* _Problem to solve_: For the listing below, print exactly the lines from the line with "- 2-bit one-hot mux with 3 select lines | 1" to the line with "depth in word-level", both included, and nothing beyond them.

* _Data_:
## src/rtl/sketch_query_reader.sv

```systemverilog
// rtl/sketch_query_reader.sv - count-min sketch query reader (per-row bucket read, min fold)
//
// Purpose:
//   Accepts one query (D row hashes + fingerprint) per handshake, issues one
//   bucket read per row to the sketch RAM, folds the returned counters into a
//   running minimum and presents the estimate on a held result port.
//
// Optional feature:
//   QUERY_FP_CHECK_EN - when defined, a row only contributes if the stored
//   fingerprint equals the query fingerprint. When undefined every row
//   contributes (plain count-min).
//
// Ports:
//   ap_clk, ap_rst_n        clock, synchronous active-low reset
//   q_valid/q_ready         query handshake; q_hash = D x 14-bit hashes, q_fp
//   mem_ce/mem_addr/mem_q   sketch RAM read port, 1-cycle read latency
//   r_valid/r_ready         result handshake; r_count estimate, r_hit flag
module sketch_query_reader #(
    parameter int D          = 3,
    parameter int BUCKET_NUM = 48,
    parameter int FP_W       = 16,
    parameter int CNT_W      = 16,
    parameter int ADDR_W     = 8
) (
    input  logic                    ap_clk,
    input  logic                    ap_rst_n,
    input  logic                    q_valid,
    output logic                    q_ready,
    input  logic [D*14-1:0]         q_hash,
    input  logic [FP_W-1:0]         q_fp,
    output logic                    mem_ce,
    output logic [ADDR_W-1:0]       mem_addr,
    input  logic [FP_W+CNT_W-1:0]   mem_q,
    output logic                    r_valid,
    input  logic                    r_ready,
    output logic [CNT_W-1:0]        r_count,
    output logic                    r_hit
);

    localparam int RW = (D < 2) ? 1 : $clog2(D + 1);

    typedef enum logic [1:0] {
        ST_IDLE = 2'd0,
        ST_READ = 2'd1,
        ST_DONE = 2'd2
    } state_t;

    state_t              state_q;
    logic                q_ready_q;
    logic                mem_ce_q;
    logic [ADDR_W-1:0]   mem_addr_q;
    logic                r_valid_q;
    logic [CNT_W-1:0]    r_count_q;
    logic                r_hit_q;

    logic [D*14-1:0]     hash_q;
    logic [FP_W-1:0]     fp_q;
    logic [RW-1:0]       iss_q;       // next row to issue
    logic                iss_last_q;  // row currently on the RAM port is the last one
    logic                dv_q;        // mem_q carries valid row data this cycle
    logic                dlast_q;     // ... and it is the last row's data
    logic [CNT_W-1:0]    min_q;
    logic                hit_q;

    logic [CNT_W-1:0]    cnt;
    logic                fp_match;
    logic                row_qual;
    logic [CNT_W-1:0]    min_d;
    logic                hit_d;

    // Bucket address: r*BUCKET_NUM + ((h*BUCKET_NUM) >> 14). The scaled index
    // always lands below BUCKET_NUM, so rows never alias into each other.
    function automatic logic [ADDR_W-1:0] row_addr(input logic [13:0] h, input int r);
        logic [21:0] prod;
        logic [31:0] a;
        prod = {8'b0, h} * 22'(BUCKET_NUM);
        a    = 32'(r) * 32'(BUCKET_NUM) + {24'b0, prod[21:14]};
        return a[ADDR_W-1:0];
    endfunction

    assign cnt      = mem_q[CNT_W-1:0];
    assign fp_match = (mem_q[FP_W+CNT_W-1:CNT_W] == fp_q);

`ifdef QUERY_FP_CHECK_EN
    assign row_qual = fp_match;
`else
    // Fingerprint is compared but does not gate: every row qualifies.
    assign row_qual = 1'b1 | fp_match;
`endif

    always_comb begin
        min_d = min_q;
        hit_d = hit_q;
        if (row_qual) begin
            hit_d = 1'b1;
            if (cnt < min_q) begin
                min_d = cnt;
            end
        end
    end

    always_ff @(posedge ap_clk) begin
        if (!ap_rst_n) begin
            state_q    <= ST_IDLE;
            q_ready_q  <= 1'b0;
            mem_ce_q   <= 1'b0;
            mem_addr_q <= '0;
            r_valid_q  <= 1'b0;
            r_count_q  <= '0;
            r_hit_q    <= 1'b0;
            hash_q     <= '0;
            fp_q       <= '0;
            iss_q      <= '0;
            iss_last_q <= 1'b0;
            dv_q       <= 1'b0;
            dlast_q    <= 1'b0;
            min_q      <= '1;
            hit_q      <= 1'b0;
        end else begin
            // Read data follows the issue by exactly one cycle.
            dv_q    <= mem_ce_q;
            dlast_q <= mem_ce_q & iss_last_q;

            case (state_q)
                ST_IDLE: begin
                    mem_ce_q   <= 1'b0;
                    mem_addr_q <= '0;
                    iss_last_q <= 1'b0;
                    q_ready_q  <= 1'b1;
                    if (q_valid && q_ready_q) begin
                        hash_q     <= q_hash;
                        fp_q       <= q_fp;
                        min_q      <= '1;
                        hit_q      <= 1'b0;
                        // Row 0 is issued straight from the input so it
                        // appears on the RAM port in the first READ cycle.
                        mem_ce_q   <= 1'b1;
                        mem_addr_q <= row_addr(q_hash[13:0], 0);
                        iss_last_q <= (D == 1);
                        iss_q      <= RW'(1);
                        q_ready_q  <= 1'b0;
                        state_q    <= ST_READ;
                    end
                end

                ST_READ: begin
                    q_ready_q <= 1'b0;
                    if (int'(iss_q) < D) begin
                        mem_ce_q   <= 1'b1;
                        mem_addr_q <= row_addr(hash_q[int'(iss_q)*14 +: 14], int'(iss_q));
                        iss_last_q <= (int'(iss_q) == D - 1);
                        iss_q      <= iss_q + RW'(1);
                    end else begin
                        mem_ce_q   <= 1'b0;
                        mem_addr_q <= '0;
                        iss_last_q <= 1'b0;
                    end

                    if (dv_q) begin
                        min_q <= min_d;
                        hit_q <= hit_d;
                        if (dlast_q) begin
                            r_valid_q <= 1'b1;
                            r_count_q <= hit_d ? min_d : '0;
                            r_hit_q   <= hit_d;
                            state_q   <= ST_DONE;
                        end
                    end
                end

                ST_DONE: begin
                    mem_ce_q   <= 1'b0;
                    mem_addr_q <= '0;
                    iss_last_q <= 1'b0;
                    q_ready_q  <= 1'b0;
                    if (r_ready) begin
                        r_valid_q <= 1'b0;
                        r_count_q <= '0;
                        r_hit_q   <= 1'b0;
                        q_ready_q <= 1'b1;
                        state_q   <= ST_IDLE;
                    end
                end

                default: begin
                    state_q <= ST_IDLE;
                end
            endcase
        end
    end

    assign q_ready  = q_ready_q;
    assign mem_ce   = mem_ce_q;
    assign mem_addr = mem_addr_q;
    assign r_valid  = r_valid_q;
    assign r_count  = r_count_q;
    assign r_hit    = r_hit_q;

endmodule
```

## config.mk

```make
export PLATFORM = sky130hd
export DESIGN_NAME = sketch_query_reader
export DESIGN_NICKNAME = d
export VERILOG_FILES = /design/src/rtl/sketch_query_reader.sv
export SDC_FILE = /design/constraint.sdc
export NUM_CORES = 1
export LEC_CHECK = 0
export ABC_CLOCK_PERIOD_IN_PS = 4550
export BUFFER_PORTS_ARGS = -buffer_cell sky130_fd_sc_hd__buf_2
export CORE_AREA = 10 10 147 149
export CTS_BUF_LIST = sky130_fd_sc_hd__clkbuf_2
export DETAILED_ROUTE_END_ITERATION = 10
export DIE_AREA = 0 0 157 159
export PLACE_DENSITY = 0.49
export SLEW_MARGIN = 0
export SYNTH_ARGS = -nofsm -noshare
export SYNTH_HDL_FRONTEND = slang
export SYNTH_SLANG_ARGS = --single-unit
```

## constraint.sdc

```tcl
create_clock -name ap_clk -period 4.55 [get_ports ap_clk]
set_input_delay 0.91 -clock ap_clk [delete_from_list [all_inputs] [get_ports ap_clk]]
set_output_delay 0.91 -clock ap_clk [all_outputs]
set_load 0.01 [all_outputs]
```

Word-level counts from Yosys, hierarchy flattened --
Index checks and enable logic that the tools add are counted.
Storage, ports and cells: input bits 94, output and inout bits 28, logic and storage cells 72, register bits 92
Operators by class: reductions and logical operators 12, eq/ne operators 8, add/subtract/negate cells 2, shift operators 1, bitwise gates (word level) 1, multiplexer cells 30, $mul 4, order comparisons 2
Operator list (number):
- 16-bit 2-to-1 mux | 6
- 16-bit one-hot mux with 2 select lines | 2
- 42-bit by 7-bit variable part select with 14-bit output | 1
- 14-bit by 2-bit multiplier with 16-bit output, second input constant | 2
- 8-bit one-hot mux with 3 select lines | 1
- 16-bit < comparator | 1
- 2-bit 2-to-1 mux | 5
- 2-bit != test, second input constant | 5
- 8-bit by 6-bit adder with 8-bit output | 1
- 1-bit 2-to-1 mux | 8
- 8-bit 2-to-1 mux | 1
- 4-bit AND reduction | 2
- 6-bit 2-to-1 mux | 1
- 1-bit one-hot mux with 3 select lines | 2
- 2-bit one-hot mux with 3 select lines | 1
- 3-bit AND reduction | 2
- 2-bit nonzero test | 3
- 2-bit by 3-bit multiplier with 5-bit output, second input constant | 1
- 2-bit equality test, second input constant | 2
- 2-bit by 2-bit multiplier with 4-bit output, second input constant | 1
- 1-bit one-hot mux with 2 select lines | 2
- 2-bit one-hot mux with 2 select lines | 1
- 3-bit nonzero test | 1
- 2-bit by 1-bit adder with 2-bit output, second input constant | 1
- other kinds (7) | 7

Logic depth before layout (Yosys ltp) --
depth in word-level cells 6, depth in mapped cells 19, mapped depth without buffers 17

Least setup slack after synthesis --
No wires, ideal clock.
path type register to register, start point register iss_q[1], end point register mem_addr_q[6] (netlist: mem_addr[6]), clock period less this slack 4142 ps, data required time 4422 ps, arrival time 4014 ps, setup time 128 ps, buffers on the path 4, cell stages (with the launch flop) 20, path slack 408 ps, cells stage by stage dfxtp_1 clkbuf_1 buf_2 buf_1 clkbuf_1 o22ai_1 ha_1 or3_1 a311oi_1 nand3b_1 a31oi_1 a21oi_1 xnor2_1 ha_1 inv_1 fa_1 xnor2_1 and4_1 a21oi_1 nor2_1
Between the ends: longest elaborated chain between the ends 6, elaborated cells on any way between the ends 8, those cells by class add/sub: 1; mul: 3; order compare: 1; shift: 1; mux: 2
RTL lines:
- start, declared | line 58 | logic [RW-1:0] iss_q;
- start signal, assigned | line 152 | iss_q <= iss_q + RW'(1);
- 2-bit by 3-bit multiplier with 5-bit output | line 150 | mem_addr_q <= row_addr(hash_q[int'(iss_q)*14 +: 14], int'(iss_q));
- 42-bit by 7-bit variable part select with 14-bit output | line 150
- 14-bit by 2-bit multiplier with 16-bit output | line 76 | prod = {8'b0, h} * 22'(BUCKET_NUM);
- 8-bit by 6-bit adder with 8-bit output | line 77 | a = 32'(r) * 32'(BUCKET_NUM) + {24'b0, prod[21:14]};
- 8-bit 2-to-1 mux (*) | line 148 | if (int'(iss_q) < D) begin
- 8-bit one-hot mux with 3 select lines (*) | line 124 | case (state_q)
- end signal, assigned | line 138 | mem_addr_q <= row_addr(q_hash[13:0], 0);
- end signal, assigned | line 150
- end, declared | line 51 | logic [ADDR_W-1:0] mem_addr_q;
Mark *: on every way between the ends. The rest lies on a longest branch, timed or not. A chain may end at the register's enable or synchronous reset.

Final worst setup path --
start point register iss_q[1], end point register mem_addr_q[5] (netlist: mem_addr[5])
The elaborated chain is that of the path after synthesis.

* _Exercise result_:
- 2-bit one-hot mux with 3 select lines | 1
- 3-bit AND reduction | 2
- 2-bit nonzero test | 3
- 2-bit by 3-bit multiplier with 5-bit output, second input constant | 1
- 2-bit equality test, second input constant | 2
- 2-bit by 2-bit multiplier with 4-bit output, second input constant | 1
- 1-bit one-hot mux with 2 select lines | 2
- 2-bit one-hot mux with 2 select lines | 1
- 3-bit nonzero test | 1
- 2-bit by 1-bit adder with 2-bit output, second input constant | 1
- other kinds (7) | 7

Logic depth before layout (Yosys ltp) --
depth in word-level cells 6, depth in mapped cells 19, mapped depth without buffers 17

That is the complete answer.